### Provided records ###

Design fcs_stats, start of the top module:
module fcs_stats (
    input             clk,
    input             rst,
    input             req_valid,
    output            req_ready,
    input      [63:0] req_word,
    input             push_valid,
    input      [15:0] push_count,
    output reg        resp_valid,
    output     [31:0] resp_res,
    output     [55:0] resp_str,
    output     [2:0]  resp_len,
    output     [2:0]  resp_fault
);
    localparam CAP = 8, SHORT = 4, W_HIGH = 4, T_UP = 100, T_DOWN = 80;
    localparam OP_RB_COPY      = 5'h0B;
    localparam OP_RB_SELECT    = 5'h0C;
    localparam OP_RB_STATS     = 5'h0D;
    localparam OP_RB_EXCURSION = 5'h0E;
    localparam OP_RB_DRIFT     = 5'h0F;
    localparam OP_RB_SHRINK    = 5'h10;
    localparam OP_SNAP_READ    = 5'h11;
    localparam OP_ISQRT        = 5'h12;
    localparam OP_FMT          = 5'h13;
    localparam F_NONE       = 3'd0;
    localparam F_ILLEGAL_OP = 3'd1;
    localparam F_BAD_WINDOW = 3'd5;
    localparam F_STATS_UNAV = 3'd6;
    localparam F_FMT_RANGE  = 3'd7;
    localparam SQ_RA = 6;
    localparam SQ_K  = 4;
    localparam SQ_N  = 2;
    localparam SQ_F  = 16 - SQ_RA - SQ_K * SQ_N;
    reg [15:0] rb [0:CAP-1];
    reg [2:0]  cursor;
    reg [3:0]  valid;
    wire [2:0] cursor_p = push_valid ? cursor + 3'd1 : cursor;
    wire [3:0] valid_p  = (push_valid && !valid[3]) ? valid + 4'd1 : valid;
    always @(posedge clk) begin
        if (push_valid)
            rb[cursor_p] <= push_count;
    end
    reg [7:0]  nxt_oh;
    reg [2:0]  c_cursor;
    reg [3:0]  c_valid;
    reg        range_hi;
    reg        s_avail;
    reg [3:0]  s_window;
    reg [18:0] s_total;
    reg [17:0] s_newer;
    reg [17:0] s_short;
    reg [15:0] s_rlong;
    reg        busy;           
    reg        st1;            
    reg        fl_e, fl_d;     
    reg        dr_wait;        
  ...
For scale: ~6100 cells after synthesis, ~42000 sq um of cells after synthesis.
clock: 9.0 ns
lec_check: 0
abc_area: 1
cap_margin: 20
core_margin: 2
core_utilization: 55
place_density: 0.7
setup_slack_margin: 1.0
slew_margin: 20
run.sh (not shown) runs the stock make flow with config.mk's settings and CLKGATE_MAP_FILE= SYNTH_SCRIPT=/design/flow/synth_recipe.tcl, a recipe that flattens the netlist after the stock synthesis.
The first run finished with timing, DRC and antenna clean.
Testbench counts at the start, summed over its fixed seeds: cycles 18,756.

###
### Provided records ###

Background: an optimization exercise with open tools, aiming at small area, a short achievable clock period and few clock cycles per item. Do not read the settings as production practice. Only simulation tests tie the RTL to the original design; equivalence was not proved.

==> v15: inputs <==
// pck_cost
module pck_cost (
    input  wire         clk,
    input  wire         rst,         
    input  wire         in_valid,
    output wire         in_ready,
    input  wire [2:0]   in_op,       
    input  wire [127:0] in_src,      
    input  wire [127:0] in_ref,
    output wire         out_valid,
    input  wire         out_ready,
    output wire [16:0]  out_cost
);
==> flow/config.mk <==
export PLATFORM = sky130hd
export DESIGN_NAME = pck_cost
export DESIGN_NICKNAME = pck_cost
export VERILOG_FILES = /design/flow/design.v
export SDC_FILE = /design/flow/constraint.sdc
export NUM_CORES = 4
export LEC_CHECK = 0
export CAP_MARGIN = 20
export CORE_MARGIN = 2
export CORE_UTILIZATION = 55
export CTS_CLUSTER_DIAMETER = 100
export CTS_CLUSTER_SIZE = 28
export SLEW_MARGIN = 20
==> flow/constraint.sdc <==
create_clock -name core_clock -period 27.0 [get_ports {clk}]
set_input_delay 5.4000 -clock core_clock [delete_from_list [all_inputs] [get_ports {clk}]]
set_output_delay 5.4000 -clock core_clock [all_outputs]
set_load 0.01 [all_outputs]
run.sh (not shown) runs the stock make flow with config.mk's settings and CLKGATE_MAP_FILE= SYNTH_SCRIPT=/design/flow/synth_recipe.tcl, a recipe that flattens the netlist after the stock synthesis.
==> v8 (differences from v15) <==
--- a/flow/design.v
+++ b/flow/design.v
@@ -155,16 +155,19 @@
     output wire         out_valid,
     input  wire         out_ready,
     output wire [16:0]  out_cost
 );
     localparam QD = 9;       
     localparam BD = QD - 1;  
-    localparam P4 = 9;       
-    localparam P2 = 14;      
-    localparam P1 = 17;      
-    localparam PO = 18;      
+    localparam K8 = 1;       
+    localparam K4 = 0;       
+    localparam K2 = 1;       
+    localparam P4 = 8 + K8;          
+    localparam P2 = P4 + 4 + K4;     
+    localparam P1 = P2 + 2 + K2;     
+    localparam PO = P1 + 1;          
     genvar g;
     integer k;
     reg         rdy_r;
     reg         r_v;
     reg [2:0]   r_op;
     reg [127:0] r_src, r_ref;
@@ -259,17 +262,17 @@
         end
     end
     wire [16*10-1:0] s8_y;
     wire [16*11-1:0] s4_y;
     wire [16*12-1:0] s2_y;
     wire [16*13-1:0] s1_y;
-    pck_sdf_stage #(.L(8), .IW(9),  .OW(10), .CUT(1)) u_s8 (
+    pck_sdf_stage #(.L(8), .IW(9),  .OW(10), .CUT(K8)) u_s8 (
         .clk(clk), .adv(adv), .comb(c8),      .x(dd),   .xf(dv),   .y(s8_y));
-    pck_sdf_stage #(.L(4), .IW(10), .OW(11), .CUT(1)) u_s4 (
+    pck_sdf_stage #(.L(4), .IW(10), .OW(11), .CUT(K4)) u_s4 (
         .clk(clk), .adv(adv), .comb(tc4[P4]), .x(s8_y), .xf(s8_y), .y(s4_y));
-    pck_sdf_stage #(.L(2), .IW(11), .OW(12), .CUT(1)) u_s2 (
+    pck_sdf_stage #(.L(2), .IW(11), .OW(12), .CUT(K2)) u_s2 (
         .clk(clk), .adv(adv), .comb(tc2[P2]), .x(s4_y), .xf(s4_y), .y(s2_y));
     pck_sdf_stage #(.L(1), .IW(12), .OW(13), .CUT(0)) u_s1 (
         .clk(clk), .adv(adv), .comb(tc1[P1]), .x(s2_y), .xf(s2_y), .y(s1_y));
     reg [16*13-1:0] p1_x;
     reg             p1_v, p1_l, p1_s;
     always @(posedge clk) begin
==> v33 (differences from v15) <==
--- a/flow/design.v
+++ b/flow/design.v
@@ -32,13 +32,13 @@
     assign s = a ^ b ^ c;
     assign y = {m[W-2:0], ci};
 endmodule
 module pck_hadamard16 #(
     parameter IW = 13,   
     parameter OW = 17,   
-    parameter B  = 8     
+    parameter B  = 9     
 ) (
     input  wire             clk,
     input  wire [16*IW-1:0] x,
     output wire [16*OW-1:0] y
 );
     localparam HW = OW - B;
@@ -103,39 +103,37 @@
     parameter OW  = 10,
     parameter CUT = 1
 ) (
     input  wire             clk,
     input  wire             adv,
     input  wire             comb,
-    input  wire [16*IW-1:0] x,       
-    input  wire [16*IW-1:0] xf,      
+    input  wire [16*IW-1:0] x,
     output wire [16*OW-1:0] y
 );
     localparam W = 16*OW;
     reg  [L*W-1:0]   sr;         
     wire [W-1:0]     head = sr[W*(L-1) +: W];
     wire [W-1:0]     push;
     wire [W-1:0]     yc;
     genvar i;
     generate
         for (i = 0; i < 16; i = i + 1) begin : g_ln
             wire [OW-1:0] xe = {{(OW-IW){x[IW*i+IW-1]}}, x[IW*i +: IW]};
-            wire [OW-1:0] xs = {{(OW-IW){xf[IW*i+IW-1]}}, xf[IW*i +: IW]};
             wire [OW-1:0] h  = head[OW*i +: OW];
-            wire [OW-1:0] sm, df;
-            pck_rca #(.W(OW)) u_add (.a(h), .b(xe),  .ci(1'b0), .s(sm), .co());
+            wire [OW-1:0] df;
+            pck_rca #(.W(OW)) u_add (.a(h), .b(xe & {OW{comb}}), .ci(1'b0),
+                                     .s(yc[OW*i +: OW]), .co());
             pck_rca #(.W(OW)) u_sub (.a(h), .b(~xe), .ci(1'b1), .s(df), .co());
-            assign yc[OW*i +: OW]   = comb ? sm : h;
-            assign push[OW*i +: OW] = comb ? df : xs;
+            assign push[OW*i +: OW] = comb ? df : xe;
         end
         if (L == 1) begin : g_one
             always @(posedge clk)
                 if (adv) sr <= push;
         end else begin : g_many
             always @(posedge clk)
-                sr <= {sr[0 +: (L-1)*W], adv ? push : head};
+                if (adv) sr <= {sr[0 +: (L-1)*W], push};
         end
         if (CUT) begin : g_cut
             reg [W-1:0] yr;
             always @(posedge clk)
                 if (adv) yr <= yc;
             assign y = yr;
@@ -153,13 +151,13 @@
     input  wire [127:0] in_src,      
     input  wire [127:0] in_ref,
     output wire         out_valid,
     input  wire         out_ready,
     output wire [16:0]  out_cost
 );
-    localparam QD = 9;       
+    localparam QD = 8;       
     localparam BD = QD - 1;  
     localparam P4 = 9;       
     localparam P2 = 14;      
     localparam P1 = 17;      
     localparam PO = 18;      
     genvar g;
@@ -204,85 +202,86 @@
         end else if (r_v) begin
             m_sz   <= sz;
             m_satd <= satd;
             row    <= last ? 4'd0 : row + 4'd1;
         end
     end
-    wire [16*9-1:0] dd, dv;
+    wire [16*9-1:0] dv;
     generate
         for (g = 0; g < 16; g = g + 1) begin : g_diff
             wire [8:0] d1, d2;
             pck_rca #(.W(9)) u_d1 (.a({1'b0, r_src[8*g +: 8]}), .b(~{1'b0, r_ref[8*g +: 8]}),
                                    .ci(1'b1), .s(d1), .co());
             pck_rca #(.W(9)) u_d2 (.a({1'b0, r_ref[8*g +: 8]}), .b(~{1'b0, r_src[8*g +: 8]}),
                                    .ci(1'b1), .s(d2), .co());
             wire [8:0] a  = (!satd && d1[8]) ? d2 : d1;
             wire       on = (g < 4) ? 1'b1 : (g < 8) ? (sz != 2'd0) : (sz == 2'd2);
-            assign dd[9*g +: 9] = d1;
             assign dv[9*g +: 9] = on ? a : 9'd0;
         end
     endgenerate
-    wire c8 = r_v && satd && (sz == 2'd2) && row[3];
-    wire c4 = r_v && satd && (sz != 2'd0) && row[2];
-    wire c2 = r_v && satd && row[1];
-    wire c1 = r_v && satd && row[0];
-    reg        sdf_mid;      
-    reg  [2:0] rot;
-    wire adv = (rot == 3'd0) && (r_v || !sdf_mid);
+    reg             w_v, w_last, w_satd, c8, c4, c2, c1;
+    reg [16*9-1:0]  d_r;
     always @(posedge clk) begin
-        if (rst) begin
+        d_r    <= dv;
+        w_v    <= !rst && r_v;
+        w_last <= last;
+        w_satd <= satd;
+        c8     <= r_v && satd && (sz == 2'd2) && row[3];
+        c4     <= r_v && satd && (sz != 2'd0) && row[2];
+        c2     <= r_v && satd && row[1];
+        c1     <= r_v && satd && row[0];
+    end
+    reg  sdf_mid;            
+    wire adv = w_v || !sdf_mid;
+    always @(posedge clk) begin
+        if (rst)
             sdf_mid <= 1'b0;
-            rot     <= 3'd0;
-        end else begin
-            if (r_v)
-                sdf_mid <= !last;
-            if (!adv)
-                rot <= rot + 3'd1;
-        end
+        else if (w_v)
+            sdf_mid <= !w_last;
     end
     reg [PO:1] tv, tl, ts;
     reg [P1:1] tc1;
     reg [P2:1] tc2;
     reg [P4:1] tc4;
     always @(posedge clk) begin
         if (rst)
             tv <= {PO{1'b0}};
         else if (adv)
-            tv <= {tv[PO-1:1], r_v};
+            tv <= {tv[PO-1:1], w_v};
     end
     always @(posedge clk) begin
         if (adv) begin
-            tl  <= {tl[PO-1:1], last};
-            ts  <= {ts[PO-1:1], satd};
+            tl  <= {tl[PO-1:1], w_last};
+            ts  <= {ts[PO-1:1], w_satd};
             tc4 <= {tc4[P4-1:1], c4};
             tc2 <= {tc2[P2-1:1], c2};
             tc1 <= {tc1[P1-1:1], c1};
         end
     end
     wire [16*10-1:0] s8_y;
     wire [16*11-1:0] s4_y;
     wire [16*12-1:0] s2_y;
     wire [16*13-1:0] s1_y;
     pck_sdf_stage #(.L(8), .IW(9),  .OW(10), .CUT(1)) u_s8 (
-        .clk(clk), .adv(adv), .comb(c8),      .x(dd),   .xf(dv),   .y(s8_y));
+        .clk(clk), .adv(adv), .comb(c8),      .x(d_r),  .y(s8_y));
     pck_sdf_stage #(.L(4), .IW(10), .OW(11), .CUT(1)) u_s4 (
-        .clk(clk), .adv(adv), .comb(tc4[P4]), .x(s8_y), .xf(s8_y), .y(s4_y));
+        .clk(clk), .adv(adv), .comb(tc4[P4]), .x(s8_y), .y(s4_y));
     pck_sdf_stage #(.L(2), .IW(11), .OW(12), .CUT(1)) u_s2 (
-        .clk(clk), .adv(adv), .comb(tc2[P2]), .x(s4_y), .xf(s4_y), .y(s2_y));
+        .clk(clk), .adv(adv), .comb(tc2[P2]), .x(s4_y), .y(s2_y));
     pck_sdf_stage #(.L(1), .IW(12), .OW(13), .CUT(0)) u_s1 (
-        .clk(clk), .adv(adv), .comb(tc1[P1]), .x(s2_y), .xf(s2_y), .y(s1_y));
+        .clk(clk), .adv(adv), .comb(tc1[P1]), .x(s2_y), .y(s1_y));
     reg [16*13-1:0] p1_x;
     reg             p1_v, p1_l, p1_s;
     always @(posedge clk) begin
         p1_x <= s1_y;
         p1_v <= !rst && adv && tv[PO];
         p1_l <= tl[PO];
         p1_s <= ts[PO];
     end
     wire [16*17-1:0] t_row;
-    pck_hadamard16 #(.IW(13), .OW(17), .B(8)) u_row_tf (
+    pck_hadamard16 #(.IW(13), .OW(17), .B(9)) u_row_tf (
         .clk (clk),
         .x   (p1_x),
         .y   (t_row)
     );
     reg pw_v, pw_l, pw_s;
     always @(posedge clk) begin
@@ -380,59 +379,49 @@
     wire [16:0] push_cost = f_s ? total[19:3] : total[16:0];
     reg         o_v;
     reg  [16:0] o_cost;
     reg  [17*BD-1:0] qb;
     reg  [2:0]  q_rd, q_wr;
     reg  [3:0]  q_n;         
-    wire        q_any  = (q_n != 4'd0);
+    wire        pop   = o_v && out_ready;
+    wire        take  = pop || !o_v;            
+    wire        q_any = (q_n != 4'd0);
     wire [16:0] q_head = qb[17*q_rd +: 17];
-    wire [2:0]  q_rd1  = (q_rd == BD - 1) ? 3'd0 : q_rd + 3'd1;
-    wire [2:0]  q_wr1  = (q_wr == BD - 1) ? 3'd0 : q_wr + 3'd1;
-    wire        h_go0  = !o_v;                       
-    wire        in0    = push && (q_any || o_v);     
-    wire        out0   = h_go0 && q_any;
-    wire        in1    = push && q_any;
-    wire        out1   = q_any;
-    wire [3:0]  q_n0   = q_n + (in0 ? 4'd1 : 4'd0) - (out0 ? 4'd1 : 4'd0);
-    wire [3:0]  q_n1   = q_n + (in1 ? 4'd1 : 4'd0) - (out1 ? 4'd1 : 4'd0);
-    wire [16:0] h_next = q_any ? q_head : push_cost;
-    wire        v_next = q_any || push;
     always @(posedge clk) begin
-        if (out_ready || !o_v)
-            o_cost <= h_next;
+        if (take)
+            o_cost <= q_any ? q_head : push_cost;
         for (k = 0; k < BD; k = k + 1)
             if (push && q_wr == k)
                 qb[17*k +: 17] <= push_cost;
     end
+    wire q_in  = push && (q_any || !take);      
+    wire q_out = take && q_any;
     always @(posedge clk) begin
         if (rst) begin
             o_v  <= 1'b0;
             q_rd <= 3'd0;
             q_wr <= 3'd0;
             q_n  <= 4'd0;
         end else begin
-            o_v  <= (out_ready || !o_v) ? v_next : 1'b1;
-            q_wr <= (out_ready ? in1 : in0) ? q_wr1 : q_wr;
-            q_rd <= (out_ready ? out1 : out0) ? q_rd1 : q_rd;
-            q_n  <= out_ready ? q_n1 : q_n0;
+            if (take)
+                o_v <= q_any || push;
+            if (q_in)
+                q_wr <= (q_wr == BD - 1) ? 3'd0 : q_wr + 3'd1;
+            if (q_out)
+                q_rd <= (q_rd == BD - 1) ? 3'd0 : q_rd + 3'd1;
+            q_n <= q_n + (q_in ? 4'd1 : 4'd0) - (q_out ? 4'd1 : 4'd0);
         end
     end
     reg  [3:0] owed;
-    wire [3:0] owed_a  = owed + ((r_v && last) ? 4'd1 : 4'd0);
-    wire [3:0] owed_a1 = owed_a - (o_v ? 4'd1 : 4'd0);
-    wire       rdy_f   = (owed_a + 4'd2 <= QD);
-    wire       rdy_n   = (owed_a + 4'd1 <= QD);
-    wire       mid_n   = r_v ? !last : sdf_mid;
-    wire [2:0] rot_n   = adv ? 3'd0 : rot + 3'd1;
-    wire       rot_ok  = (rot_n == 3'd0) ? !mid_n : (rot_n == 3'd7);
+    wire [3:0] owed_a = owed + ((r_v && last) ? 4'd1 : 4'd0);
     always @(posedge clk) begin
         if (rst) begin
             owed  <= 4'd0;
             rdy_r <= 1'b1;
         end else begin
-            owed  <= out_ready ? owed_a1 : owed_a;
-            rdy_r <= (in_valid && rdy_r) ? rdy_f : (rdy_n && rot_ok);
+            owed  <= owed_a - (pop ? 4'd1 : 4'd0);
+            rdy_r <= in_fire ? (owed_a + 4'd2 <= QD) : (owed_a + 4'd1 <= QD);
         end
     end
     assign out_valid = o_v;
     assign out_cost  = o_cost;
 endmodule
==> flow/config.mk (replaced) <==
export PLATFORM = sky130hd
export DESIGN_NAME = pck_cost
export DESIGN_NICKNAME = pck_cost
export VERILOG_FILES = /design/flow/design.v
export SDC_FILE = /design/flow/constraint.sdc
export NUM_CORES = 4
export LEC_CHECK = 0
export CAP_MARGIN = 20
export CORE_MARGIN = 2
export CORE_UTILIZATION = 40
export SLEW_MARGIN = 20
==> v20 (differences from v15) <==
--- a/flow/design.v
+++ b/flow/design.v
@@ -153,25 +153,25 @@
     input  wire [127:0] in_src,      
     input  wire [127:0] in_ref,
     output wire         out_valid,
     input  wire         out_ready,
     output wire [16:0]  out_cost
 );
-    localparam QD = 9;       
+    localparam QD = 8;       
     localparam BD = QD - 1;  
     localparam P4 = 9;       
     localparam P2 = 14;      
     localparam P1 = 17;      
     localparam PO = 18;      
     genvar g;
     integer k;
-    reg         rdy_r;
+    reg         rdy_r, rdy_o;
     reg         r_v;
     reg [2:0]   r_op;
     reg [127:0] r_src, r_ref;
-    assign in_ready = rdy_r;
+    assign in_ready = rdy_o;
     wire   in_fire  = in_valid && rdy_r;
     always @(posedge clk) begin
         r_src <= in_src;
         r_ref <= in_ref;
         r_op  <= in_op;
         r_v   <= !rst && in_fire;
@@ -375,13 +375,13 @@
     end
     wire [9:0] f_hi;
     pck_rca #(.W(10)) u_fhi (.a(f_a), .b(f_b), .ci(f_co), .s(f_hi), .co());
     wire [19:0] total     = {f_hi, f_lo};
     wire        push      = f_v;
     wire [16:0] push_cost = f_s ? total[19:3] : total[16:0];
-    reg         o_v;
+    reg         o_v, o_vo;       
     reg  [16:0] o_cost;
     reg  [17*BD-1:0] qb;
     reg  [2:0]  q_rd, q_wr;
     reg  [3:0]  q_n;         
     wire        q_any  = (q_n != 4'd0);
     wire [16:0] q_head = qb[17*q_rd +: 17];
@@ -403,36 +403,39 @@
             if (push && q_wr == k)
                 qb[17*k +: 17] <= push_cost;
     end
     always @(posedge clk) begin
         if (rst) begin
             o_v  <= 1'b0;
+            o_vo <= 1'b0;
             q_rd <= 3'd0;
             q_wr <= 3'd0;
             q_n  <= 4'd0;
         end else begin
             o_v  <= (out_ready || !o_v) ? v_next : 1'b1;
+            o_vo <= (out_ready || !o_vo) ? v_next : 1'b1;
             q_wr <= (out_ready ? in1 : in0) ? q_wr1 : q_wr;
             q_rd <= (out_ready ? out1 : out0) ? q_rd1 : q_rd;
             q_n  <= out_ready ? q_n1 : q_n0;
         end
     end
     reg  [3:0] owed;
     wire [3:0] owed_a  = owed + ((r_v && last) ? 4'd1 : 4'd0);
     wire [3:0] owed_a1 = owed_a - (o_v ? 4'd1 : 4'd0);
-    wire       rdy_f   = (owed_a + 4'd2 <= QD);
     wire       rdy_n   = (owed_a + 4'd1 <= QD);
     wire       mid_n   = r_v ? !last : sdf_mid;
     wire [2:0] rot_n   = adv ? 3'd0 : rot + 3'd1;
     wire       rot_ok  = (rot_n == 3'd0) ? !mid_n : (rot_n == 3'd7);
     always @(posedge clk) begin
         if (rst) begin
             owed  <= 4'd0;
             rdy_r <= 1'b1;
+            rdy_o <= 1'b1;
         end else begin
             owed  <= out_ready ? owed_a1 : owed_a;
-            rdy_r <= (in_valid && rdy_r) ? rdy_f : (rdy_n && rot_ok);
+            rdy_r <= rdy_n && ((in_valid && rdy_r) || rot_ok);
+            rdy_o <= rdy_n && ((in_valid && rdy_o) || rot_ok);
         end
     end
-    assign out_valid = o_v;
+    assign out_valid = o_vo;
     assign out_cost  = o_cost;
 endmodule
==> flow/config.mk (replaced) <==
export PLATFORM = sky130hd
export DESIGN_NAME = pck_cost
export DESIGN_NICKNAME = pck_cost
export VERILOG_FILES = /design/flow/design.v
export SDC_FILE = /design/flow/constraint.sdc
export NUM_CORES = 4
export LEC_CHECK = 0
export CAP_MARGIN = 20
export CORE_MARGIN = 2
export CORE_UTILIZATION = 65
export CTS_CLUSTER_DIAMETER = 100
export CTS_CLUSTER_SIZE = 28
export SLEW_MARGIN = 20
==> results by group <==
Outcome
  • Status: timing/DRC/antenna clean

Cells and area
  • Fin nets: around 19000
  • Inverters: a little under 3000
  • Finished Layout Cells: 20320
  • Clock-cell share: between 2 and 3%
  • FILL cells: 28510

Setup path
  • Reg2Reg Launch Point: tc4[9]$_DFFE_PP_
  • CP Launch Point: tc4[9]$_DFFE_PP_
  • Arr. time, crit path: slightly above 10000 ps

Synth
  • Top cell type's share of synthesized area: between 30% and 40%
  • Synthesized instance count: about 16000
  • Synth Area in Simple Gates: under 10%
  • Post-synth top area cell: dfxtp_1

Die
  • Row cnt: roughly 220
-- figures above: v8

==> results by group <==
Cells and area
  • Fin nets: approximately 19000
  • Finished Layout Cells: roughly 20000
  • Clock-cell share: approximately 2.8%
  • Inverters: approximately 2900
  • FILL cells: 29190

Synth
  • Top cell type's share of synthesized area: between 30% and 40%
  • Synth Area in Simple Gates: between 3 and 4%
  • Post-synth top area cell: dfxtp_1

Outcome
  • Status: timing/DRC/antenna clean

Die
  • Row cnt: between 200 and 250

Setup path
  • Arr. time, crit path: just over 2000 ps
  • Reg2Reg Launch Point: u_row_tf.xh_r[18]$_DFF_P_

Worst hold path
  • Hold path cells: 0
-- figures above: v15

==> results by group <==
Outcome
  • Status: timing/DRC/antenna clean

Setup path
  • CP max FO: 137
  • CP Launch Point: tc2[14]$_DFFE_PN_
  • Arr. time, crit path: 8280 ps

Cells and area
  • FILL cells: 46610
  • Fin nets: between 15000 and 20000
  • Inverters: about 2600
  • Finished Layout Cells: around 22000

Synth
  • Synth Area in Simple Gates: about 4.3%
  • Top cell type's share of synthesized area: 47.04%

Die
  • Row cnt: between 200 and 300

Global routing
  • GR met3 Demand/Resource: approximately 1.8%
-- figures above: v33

###

| Description of the task |
Taking the entries above, print exactly the lines starting at the line with "reg [17:0] s_newer;" and ending at the line with "Testbench counts at", both included.

| Response area |
    reg [17:0] s_newer;
    reg [17:0] s_short;
    reg [15:0] s_rlong;
    reg        busy;           
    reg        st1;            
    reg        fl_e, fl_d;     
    reg        dr_wait;        
  ...
For scale: ~6100 cells after synthesis, ~42000 sq um of cells after synthesis.
clock: 9.0 ns
lec_check: 0
abc_area: 1
cap_margin: 20
core_margin: 2
core_utilization: 55
place_density: 0.7
setup_slack_margin: 1.0
slew_margin: 20
run.sh (not shown) runs the stock make flow with config.mk's settings and CLKGATE_MAP_FILE= SYNTH_SCRIPT=/design/flow/synth_recipe.tcl, a recipe that flattens the netlist after the stock synthesis.
The first run finished with timing, DRC and antenna clean.
Testbench counts at the start, summed over its fixed seeds: cycles 18,756.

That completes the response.